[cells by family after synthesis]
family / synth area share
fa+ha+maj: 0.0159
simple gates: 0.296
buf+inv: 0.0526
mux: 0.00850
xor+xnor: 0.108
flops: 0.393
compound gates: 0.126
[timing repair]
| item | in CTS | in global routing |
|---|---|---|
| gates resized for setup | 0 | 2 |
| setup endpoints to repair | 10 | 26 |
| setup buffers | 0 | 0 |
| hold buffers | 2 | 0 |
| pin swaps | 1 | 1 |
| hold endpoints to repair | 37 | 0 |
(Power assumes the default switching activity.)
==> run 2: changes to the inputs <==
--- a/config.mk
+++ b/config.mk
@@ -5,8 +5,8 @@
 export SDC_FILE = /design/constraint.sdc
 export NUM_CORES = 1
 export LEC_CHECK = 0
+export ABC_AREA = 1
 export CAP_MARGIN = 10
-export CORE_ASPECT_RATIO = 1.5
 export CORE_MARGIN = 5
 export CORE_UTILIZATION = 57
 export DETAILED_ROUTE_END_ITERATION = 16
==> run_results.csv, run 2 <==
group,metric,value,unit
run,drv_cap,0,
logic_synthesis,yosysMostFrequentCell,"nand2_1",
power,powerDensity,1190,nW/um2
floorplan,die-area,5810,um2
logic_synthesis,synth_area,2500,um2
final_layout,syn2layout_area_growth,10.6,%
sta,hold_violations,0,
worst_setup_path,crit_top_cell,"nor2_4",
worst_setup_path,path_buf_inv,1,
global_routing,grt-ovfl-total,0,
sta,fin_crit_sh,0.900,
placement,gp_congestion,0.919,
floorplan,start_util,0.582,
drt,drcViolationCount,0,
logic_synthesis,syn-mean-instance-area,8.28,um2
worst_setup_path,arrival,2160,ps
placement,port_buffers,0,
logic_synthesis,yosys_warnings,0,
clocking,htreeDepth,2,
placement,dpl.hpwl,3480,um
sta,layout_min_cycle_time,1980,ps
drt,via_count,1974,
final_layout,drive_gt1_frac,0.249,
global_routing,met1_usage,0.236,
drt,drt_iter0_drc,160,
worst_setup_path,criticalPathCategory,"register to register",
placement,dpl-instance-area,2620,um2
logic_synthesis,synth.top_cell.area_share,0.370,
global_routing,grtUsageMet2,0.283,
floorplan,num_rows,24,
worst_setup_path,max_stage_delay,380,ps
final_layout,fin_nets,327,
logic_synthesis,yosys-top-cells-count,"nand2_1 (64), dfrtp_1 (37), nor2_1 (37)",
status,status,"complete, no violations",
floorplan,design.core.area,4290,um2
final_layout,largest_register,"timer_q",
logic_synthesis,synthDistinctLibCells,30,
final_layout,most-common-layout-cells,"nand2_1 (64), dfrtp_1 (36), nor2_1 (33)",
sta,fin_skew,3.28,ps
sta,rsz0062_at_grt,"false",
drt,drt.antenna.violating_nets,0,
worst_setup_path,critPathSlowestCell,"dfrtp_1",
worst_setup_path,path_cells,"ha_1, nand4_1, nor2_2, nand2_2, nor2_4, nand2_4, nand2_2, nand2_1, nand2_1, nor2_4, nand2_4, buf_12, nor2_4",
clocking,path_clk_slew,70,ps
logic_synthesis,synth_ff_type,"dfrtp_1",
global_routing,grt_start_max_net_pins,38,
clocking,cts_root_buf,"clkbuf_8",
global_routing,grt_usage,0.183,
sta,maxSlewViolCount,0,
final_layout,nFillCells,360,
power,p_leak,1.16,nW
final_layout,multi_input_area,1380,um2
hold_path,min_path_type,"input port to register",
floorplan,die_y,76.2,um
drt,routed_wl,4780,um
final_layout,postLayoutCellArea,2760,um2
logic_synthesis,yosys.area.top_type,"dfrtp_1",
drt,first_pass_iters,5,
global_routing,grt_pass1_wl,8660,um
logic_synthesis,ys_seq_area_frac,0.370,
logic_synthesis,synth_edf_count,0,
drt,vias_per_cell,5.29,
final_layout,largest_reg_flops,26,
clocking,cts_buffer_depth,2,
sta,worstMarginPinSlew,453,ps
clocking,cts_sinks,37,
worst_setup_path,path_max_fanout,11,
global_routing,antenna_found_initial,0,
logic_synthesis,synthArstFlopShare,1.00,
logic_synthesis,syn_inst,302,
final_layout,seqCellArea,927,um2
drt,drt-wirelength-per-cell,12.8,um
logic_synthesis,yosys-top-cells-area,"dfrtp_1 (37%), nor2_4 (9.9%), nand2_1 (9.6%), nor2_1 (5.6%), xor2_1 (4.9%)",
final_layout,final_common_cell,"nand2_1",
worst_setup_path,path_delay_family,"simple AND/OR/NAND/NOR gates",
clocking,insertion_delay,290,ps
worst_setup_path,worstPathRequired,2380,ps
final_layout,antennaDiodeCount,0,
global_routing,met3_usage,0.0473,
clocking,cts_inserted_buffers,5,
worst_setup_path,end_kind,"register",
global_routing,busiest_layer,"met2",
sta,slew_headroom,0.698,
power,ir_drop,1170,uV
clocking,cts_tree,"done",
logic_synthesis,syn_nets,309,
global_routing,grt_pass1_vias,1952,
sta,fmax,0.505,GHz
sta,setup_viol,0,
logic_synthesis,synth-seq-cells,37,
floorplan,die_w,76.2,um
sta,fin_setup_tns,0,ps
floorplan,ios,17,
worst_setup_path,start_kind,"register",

_ _ _ _ _

All of the data above needs to be set down again exactly. Include every line.

[cells by family after synthesis]
family / synth area share
fa+ha+maj: 0.0159
simple gates: 0.296
buf+inv: 0.0526
mux: 0.00850
xor+xnor: 0.108
flops: 0.393
compound gates: 0.126
[timing repair]
| item | in CTS | in global routing |
|---|---|---|
| gates resized for setup | 0 | 2 |
| setup endpoints to repair | 10 | 26 |
| setup buffers | 0 | 0 |
| hold buffers | 2 | 0 |
| pin swaps | 1 | 1 |
| hold endpoints to repair | 37 | 0 |
(Power assumes the default switching activity.)
==> run 2: changes to the inputs <==
--- a/config.mk
+++ b/config.mk
@@ -5,8 +5,8 @@
 export SDC_FILE = /design/constraint.sdc
 export NUM_CORES = 1
 export LEC_CHECK = 0
+export ABC_AREA = 1
 export CAP_MARGIN = 10
-export CORE_ASPECT_RATIO = 1.5
 export CORE_MARGIN = 5
 export CORE_UTILIZATION = 57
 export DETAILED_ROUTE_END_ITERATION = 16
==> run_results.csv, run 2 <==
group,metric,value,unit
run,drv_cap,0,
logic_synthesis,yosysMostFrequentCell,"nand2_1",
power,powerDensity,1190,nW/um2
floorplan,die-area,5810,um2
logic_synthesis,synth_area,2500,um2
final_layout,syn2layout_area_growth,10.6,%
sta,hold_violations,0,
worst_setup_path,crit_top_cell,"nor2_4",
worst_setup_path,path_buf_inv,1,
global_routing,grt-ovfl-total,0,
sta,fin_crit_sh,0.900,
placement,gp_congestion,0.919,
floorplan,start_util,0.582,
drt,drcViolationCount,0,
logic_synthesis,syn-mean-instance-area,8.28,um2
worst_setup_path,arrival,2160,ps
placement,port_buffers,0,
logic_synthesis,yosys_warnings,0,
clocking,htreeDepth,2,
placement,dpl.hpwl,3480,um
sta,layout_min_cycle_time,1980,ps
drt,via_count,1974,
final_layout,drive_gt1_frac,0.249,
global_routing,met1_usage,0.236,
drt,drt_iter0_drc,160,
worst_setup_path,criticalPathCategory,"register to register",
placement,dpl-instance-area,2620,um2
logic_synthesis,synth.top_cell.area_share,0.370,
global_routing,grtUsageMet2,0.283,
floorplan,num_rows,24,
worst_setup_path,max_stage_delay,380,ps
final_layout,fin_nets,327,
logic_synthesis,yosys-top-cells-count,"nand2_1 (64), dfrtp_1 (37), nor2_1 (37)",
status,status,"complete, no violations",
floorplan,design.core.area,4290,um2
final_layout,largest_register,"timer_q",
logic_synthesis,synthDistinctLibCells,30,
final_layout,most-common-layout-cells,"nand2_1 (64), dfrtp_1 (36), nor2_1 (33)",
sta,fin_skew,3.28,ps
sta,rsz0062_at_grt,"false",
drt,drt.antenna.violating_nets,0,
worst_setup_path,critPathSlowestCell,"dfrtp_1",
worst_setup_path,path_cells,"ha_1, nand4_1, nor2_2, nand2_2, nor2_4, nand2_4, nand2_2, nand2_1, nand2_1, nor2_4, nand2_4, buf_12, nor2_4",
clocking,path_clk_slew,70,ps
logic_synthesis,synth_ff_type,"dfrtp_1",
global_routing,grt_start_max_net_pins,38,
clocking,cts_root_buf,"clkbuf_8",
global_routing,grt_usage,0.183,
sta,maxSlewViolCount,0,
final_layout,nFillCells,360,
power,p_leak,1.16,nW
final_layout,multi_input_area,1380,um2
hold_path,min_path_type,"input port to register",
floorplan,die_y,76.2,um
drt,routed_wl,4780,um
final_layout,postLayoutCellArea,2760,um2
logic_synthesis,yosys.area.top_type,"dfrtp_1",
drt,first_pass_iters,5,
global_routing,grt_pass1_wl,8660,um
logic_synthesis,ys_seq_area_frac,0.370,
logic_synthesis,synth_edf_count,0,
drt,vias_per_cell,5.29,
final_layout,largest_reg_flops,26,
clocking,cts_buffer_depth,2,
sta,worstMarginPinSlew,453,ps
clocking,cts_sinks,37,
worst_setup_path,path_max_fanout,11,
global_routing,antenna_found_initial,0,
logic_synthesis,synthArstFlopShare,1.00,
logic_synthesis,syn_inst,302,
final_layout,seqCellArea,927,um2
drt,drt-wirelength-per-cell,12.8,um
logic_synthesis,yosys-top-cells-area,"dfrtp_1 (37%), nor2_4 (9.9%), nand2_1 (9.6%), nor2_1 (5.6%), xor2_1 (4.9%)",
final_layout,final_common_cell,"nand2_1",
worst_setup_path,path_delay_family,"simple AND/OR/NAND/NOR gates",
clocking,insertion_delay,290,ps
worst_setup_path,worstPathRequired,2380,ps
final_layout,antennaDiodeCount,0,
global_routing,met3_usage,0.0473,
clocking,cts_inserted_buffers,5,
worst_setup_path,end_kind,"register",
global_routing,busiest_layer,"met2",
sta,slew_headroom,0.698,
power,ir_drop,1170,uV
clocking,cts_tree,"done",
logic_synthesis,syn_nets,309,
global_routing,grt_pass1_vias,1952,
sta,fmax,0.505,GHz
sta,setup_viol,0,
logic_synthesis,synth-seq-cells,37,
floorplan,die_w,76.2,um
sta,fin_setup_tns,0,ps
floorplan,ios,17,
worst_setup_path,start_kind,"register",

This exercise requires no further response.